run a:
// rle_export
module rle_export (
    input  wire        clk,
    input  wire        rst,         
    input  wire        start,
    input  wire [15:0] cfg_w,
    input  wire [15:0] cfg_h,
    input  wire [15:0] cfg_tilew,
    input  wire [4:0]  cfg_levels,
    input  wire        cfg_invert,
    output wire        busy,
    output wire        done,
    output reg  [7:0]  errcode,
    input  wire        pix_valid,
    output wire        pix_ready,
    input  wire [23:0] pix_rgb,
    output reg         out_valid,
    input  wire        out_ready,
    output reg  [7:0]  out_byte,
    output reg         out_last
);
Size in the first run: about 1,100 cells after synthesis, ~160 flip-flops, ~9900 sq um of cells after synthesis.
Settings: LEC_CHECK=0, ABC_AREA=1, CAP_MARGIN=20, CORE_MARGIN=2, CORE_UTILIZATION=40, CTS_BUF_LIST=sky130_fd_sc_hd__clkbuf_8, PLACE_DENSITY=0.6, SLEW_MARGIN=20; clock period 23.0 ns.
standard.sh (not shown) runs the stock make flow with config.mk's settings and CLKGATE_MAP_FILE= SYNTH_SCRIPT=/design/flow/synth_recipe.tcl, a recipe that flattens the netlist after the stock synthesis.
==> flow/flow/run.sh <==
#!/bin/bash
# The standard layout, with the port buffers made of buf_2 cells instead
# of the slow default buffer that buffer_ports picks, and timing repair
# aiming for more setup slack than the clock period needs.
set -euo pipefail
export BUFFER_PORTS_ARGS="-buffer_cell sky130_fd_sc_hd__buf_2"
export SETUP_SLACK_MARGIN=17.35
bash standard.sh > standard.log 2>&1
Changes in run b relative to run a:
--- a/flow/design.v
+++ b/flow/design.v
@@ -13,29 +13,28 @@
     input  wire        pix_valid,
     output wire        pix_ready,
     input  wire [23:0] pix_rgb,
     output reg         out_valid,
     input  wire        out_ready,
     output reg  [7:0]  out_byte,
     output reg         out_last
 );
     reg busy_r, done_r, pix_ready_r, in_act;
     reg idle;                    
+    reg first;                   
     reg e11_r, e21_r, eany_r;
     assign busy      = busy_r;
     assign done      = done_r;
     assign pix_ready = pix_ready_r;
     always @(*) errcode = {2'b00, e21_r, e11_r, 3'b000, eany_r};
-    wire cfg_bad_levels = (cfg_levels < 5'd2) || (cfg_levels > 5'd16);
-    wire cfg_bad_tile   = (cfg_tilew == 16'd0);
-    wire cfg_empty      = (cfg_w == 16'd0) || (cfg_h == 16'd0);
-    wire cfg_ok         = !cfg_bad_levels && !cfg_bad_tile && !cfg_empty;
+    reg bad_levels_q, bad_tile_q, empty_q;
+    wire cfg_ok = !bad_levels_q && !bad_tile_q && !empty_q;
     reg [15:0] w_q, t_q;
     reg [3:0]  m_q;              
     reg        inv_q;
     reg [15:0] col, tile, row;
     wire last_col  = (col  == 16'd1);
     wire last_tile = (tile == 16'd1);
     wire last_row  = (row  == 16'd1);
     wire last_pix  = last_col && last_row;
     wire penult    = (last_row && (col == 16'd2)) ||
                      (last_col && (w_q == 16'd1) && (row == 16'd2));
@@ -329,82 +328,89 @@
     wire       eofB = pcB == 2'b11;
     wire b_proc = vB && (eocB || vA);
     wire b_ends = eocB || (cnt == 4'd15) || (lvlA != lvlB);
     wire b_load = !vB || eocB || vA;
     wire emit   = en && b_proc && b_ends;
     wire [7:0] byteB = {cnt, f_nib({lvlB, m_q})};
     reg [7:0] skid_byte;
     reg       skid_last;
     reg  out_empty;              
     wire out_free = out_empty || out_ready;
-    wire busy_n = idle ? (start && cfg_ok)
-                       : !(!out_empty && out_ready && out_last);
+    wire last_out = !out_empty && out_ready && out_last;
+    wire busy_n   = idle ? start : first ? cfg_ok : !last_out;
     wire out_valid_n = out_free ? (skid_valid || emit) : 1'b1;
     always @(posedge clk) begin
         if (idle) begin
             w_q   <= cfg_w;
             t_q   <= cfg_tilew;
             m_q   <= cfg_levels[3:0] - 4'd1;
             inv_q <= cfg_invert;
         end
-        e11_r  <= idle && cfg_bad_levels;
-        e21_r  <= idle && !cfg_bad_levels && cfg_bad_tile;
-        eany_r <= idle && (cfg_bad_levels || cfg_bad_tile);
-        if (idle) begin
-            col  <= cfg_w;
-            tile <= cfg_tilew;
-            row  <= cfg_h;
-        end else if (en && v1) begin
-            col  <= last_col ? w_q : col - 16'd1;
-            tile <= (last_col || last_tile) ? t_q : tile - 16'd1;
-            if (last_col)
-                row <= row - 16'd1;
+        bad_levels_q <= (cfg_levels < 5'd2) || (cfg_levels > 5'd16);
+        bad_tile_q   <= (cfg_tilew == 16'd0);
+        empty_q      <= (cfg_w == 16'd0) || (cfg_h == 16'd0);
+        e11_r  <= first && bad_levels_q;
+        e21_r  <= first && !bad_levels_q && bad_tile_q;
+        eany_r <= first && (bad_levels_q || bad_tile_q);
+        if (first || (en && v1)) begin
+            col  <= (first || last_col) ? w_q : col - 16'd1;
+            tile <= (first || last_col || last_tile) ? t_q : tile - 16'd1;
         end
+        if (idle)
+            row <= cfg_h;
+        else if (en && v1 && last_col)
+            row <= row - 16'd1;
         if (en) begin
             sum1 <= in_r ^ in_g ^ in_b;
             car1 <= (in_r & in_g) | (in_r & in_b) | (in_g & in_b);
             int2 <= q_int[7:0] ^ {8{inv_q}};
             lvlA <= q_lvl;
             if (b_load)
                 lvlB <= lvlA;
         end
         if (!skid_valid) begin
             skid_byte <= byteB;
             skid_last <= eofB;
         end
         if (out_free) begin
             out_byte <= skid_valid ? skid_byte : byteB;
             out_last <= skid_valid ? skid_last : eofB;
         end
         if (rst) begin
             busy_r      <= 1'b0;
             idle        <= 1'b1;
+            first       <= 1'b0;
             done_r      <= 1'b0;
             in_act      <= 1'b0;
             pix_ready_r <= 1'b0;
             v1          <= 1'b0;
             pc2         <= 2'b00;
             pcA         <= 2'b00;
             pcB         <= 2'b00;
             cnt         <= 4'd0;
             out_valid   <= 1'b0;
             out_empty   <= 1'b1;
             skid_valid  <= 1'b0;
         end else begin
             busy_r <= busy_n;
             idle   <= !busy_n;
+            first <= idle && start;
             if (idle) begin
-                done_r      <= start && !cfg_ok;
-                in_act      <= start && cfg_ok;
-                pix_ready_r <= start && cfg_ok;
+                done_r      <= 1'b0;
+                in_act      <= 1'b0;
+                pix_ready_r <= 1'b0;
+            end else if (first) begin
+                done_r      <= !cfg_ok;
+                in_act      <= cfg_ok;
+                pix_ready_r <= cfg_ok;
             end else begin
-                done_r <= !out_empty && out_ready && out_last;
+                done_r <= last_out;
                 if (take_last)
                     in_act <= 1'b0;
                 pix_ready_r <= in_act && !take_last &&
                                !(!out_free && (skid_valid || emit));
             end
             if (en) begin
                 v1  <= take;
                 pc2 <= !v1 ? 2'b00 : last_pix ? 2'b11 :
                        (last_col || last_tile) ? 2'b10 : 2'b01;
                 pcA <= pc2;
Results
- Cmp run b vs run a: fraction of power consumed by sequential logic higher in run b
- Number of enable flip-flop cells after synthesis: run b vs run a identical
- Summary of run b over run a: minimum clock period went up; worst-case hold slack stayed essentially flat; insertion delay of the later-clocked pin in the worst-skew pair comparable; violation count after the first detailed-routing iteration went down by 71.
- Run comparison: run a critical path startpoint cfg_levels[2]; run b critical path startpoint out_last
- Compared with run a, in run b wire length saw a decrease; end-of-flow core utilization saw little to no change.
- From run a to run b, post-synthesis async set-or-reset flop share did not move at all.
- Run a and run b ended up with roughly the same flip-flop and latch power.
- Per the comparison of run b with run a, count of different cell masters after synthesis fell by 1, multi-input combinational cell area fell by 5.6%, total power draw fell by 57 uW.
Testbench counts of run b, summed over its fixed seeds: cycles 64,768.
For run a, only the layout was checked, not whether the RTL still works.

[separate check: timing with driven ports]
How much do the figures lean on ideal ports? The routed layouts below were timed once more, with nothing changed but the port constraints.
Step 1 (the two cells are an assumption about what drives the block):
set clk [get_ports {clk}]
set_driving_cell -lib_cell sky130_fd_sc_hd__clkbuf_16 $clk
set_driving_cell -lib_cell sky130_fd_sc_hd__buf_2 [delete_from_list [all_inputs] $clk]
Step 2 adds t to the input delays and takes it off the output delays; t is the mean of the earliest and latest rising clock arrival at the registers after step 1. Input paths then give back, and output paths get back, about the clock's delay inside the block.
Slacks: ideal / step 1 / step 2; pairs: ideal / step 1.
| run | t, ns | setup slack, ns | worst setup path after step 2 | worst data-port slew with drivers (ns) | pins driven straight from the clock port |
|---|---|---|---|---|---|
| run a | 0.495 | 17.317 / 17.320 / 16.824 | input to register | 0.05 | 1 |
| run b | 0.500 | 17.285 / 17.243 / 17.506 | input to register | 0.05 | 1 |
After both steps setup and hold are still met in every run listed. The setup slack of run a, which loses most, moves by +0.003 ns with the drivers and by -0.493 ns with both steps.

# WHAT THE EXERCISE ASKS
The expected answer is a copy of each line in the listing above that contains "hold".

# ANSWER
- Summary of run b over run a: minimum clock period went up; worst-case hold slack stayed essentially flat; insertion delay of the later-clocked pin in the worst-skew pair comparable; violation count after the first detailed-routing iteration went down by 71.
After both steps setup and hold are still met in every run listed. The setup slack of run a, which loses most, moves by +0.003 ns with the drivers and by -0.493 ns with both steps.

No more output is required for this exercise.